> **What you should do**
The line that contains "18-bit by 1-bit" marks the end: retype the data below exactly from its first line through that line.

> **Data to use**
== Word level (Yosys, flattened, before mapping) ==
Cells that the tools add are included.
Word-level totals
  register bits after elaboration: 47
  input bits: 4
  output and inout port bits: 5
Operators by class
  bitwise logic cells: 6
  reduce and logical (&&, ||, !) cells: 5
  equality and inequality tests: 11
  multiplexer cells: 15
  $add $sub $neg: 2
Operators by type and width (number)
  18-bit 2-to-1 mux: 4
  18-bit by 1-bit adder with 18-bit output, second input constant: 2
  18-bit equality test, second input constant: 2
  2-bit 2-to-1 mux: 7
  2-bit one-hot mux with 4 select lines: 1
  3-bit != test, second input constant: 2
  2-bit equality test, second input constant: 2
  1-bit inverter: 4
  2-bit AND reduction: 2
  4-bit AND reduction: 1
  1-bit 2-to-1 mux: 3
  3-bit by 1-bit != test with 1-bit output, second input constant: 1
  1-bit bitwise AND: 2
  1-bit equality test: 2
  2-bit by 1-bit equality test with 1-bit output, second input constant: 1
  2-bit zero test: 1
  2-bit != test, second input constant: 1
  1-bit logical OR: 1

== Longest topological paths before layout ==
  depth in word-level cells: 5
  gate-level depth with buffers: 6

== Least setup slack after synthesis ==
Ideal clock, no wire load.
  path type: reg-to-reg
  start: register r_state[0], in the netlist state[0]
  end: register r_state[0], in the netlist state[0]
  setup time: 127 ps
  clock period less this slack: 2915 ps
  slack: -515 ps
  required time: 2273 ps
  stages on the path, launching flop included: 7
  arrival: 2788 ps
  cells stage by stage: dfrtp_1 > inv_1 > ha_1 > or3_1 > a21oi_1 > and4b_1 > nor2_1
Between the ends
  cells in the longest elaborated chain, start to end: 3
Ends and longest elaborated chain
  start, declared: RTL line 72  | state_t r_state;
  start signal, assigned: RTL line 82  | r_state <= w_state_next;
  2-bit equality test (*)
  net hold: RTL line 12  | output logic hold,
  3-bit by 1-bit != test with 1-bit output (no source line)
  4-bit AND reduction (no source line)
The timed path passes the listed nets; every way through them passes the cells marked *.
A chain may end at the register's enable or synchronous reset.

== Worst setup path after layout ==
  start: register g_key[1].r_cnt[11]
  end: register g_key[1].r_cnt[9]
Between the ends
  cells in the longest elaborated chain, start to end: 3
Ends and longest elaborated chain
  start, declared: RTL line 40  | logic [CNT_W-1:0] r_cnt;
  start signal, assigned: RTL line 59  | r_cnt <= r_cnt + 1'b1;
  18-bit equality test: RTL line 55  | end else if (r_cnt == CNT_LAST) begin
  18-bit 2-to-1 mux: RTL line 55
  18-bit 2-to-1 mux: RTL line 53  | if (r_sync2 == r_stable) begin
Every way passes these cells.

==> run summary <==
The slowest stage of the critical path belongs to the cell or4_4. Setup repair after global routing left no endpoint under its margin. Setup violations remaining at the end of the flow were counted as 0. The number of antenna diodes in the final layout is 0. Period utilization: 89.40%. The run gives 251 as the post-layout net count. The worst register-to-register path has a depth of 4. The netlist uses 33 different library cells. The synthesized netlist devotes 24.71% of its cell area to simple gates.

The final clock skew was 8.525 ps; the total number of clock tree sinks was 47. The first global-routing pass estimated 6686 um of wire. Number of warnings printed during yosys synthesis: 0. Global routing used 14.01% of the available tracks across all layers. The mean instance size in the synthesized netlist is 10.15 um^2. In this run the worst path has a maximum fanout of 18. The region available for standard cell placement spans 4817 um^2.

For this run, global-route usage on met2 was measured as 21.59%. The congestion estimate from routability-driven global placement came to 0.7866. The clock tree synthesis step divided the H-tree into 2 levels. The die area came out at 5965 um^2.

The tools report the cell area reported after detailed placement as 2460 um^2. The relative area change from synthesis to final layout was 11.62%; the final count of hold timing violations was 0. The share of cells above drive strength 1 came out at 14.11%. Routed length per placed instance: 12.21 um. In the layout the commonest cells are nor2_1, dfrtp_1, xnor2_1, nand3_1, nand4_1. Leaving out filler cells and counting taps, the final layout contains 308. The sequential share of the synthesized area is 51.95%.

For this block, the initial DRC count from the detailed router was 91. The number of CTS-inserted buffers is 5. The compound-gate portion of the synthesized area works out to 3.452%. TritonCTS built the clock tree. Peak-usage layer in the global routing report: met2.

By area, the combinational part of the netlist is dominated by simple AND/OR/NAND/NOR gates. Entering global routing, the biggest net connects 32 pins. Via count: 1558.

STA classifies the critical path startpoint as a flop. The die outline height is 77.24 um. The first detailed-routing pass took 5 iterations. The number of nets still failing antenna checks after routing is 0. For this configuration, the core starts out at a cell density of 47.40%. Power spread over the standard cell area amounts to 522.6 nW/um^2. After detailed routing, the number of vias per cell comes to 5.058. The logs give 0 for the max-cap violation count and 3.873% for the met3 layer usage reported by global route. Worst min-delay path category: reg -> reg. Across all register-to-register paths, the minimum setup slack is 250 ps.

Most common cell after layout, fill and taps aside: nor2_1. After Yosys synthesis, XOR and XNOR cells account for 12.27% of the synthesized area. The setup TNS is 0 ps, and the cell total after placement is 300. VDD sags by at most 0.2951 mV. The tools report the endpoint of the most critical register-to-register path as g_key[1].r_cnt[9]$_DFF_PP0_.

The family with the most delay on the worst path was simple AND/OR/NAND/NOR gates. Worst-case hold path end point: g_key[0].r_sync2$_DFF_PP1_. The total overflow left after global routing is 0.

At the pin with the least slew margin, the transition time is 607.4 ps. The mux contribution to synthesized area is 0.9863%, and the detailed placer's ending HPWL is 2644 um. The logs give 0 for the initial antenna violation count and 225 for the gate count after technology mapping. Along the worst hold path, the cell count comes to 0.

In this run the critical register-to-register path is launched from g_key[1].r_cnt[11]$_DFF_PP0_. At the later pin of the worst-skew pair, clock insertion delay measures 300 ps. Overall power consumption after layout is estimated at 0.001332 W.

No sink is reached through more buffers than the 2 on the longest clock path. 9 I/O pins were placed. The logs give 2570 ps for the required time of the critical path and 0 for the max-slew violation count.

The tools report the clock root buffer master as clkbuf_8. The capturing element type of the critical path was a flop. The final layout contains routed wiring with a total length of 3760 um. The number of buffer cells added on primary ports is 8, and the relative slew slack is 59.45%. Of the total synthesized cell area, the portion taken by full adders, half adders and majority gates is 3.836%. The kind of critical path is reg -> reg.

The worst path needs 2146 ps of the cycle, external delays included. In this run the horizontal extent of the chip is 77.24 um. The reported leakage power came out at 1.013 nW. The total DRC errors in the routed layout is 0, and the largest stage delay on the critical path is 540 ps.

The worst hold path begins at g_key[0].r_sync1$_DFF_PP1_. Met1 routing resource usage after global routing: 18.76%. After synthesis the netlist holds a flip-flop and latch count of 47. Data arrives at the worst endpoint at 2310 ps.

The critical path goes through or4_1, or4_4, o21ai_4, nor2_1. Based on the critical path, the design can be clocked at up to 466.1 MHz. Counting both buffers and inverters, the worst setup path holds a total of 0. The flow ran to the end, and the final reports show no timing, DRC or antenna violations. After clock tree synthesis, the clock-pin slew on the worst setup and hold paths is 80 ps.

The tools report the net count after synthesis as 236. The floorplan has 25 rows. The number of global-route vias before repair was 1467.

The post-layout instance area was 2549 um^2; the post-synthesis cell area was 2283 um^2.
File: config.mk
export PLATFORM = sky130hd
export DESIGN_NAME = edge_event_arbiter
export DESIGN_NICKNAME = d
export VERILOG_FILES = /design/src/rtl/edge_evt_pkg.sv /design/src/rtl/edge_sync_detect.sv /design/src/rtl/edge_event_arbiter.sv
export SDC_FILE = /design/constraint.sdc
export NUM_CORES = 1
export LEC_CHECK = 0
export ABC_AREA = 1
export CORE_MARGIN = 4
export CORE_UTILIZATION = 40
export CTS_BUF_LIST = sky130_fd_sc_hd__clkbuf_8
export DETAILED_ROUTE_END_ITERATION = 12
export PLACE_DENSITY = 0.71
export SYNTH_ARGS = -nofsm -noshare
export SYNTH_HDL_FRONTEND = slang
export SYNTH_SLANG_ARGS = --single-unit
File: constraint.sdc
create_clock -name clk -period 1.8 [get_ports clk]
set_input_delay 0.54 -clock clk [delete_from_list [all_inputs] [get_ports clk]]
set_output_delay 0.54 -clock clk [all_outputs]
set_load 0.03 [all_outputs]
===== src/rtl/ysyx_22040125_ifu_pc.sv =====
// PC register with next-pc select: redirect_pc > pc+4 (advance) > hold.
// Ports: clk, rst_n, redirect_valid/redirect_pc, advance in; pc out.
module ysyx_22040125_ifu_pc
    import ysyx_22040125_ifu_pkg::*;
#(
    parameter logic [63:0] RESET_PC = DEF_RESET_PC
) (
    input  logic        clk,
    input  logic        rst_n,
    input  logic        redirect_valid,
    input  logic [63:0] redirect_pc,
    input  logic        advance,
    output logic [63:0] pc
);

    always_ff @(posedge clk or negedge rst_n) begin
        if (!rst_n) begin
            pc <= RESET_PC;
        end else if (redirect_valid) begin
            pc <= redirect_pc;
        end else if (advance) begin
            pc <= pc + 64'd4;
        end
    end

endmodule
**config.mk**
```make
export PLATFORM = sky130hd
export DESIGN_NAME = instr_fetch
export DESIGN_NICKNAME = d
export VERILOG_FILES = /design/src/rtl/instr_fetch.sv
export SDC_FILE = /design/constraint.sdc
export NUM_CORES = 1
export LEC_CHECK = 0
export BUFFER_PORTS_ARGS = -buffer_cell sky130_fd_sc_hd__buf_4
export CAP_MARGIN = 20
export CORE_UTILIZATION = 43
export CTS_BUF_LIST = sky130_fd_sc_hd__clkbuf_4
export DETAILED_ROUTE_END_ITERATION = 6
export PLACE_DENSITY = 0.74
export SYNTH_ARGS = -nofsm -noshare
export SYNTH_HDL_FRONTEND = slang
export SYNTH_SLANG_ARGS = --single-unit
export TNS_END_PERCENT = 50
```
**constraint.sdc**
```tcl
create_clock -name clk -period 4.1 [get_ports clk]
set_input_delay 0.615 -clock clk [delete_from_list [all_inputs] [get_ports clk]]
set_output_delay 0.615 -clock clk [all_outputs]
set_load 0.05 [all_outputs]
```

> **Output below**
== Word level (Yosys, flattened, before mapping) ==
Cells that the tools add are included.
Word-level totals
  register bits after elaboration: 47
  input bits: 4
  output and inout port bits: 5
Operators by class
  bitwise logic cells: 6
  reduce and logical (&&, ||, !) cells: 5
  equality and inequality tests: 11
  multiplexer cells: 15
  $add $sub $neg: 2
Operators by type and width (number)
  18-bit 2-to-1 mux: 4
  18-bit by 1-bit adder with 18-bit output, second input constant: 2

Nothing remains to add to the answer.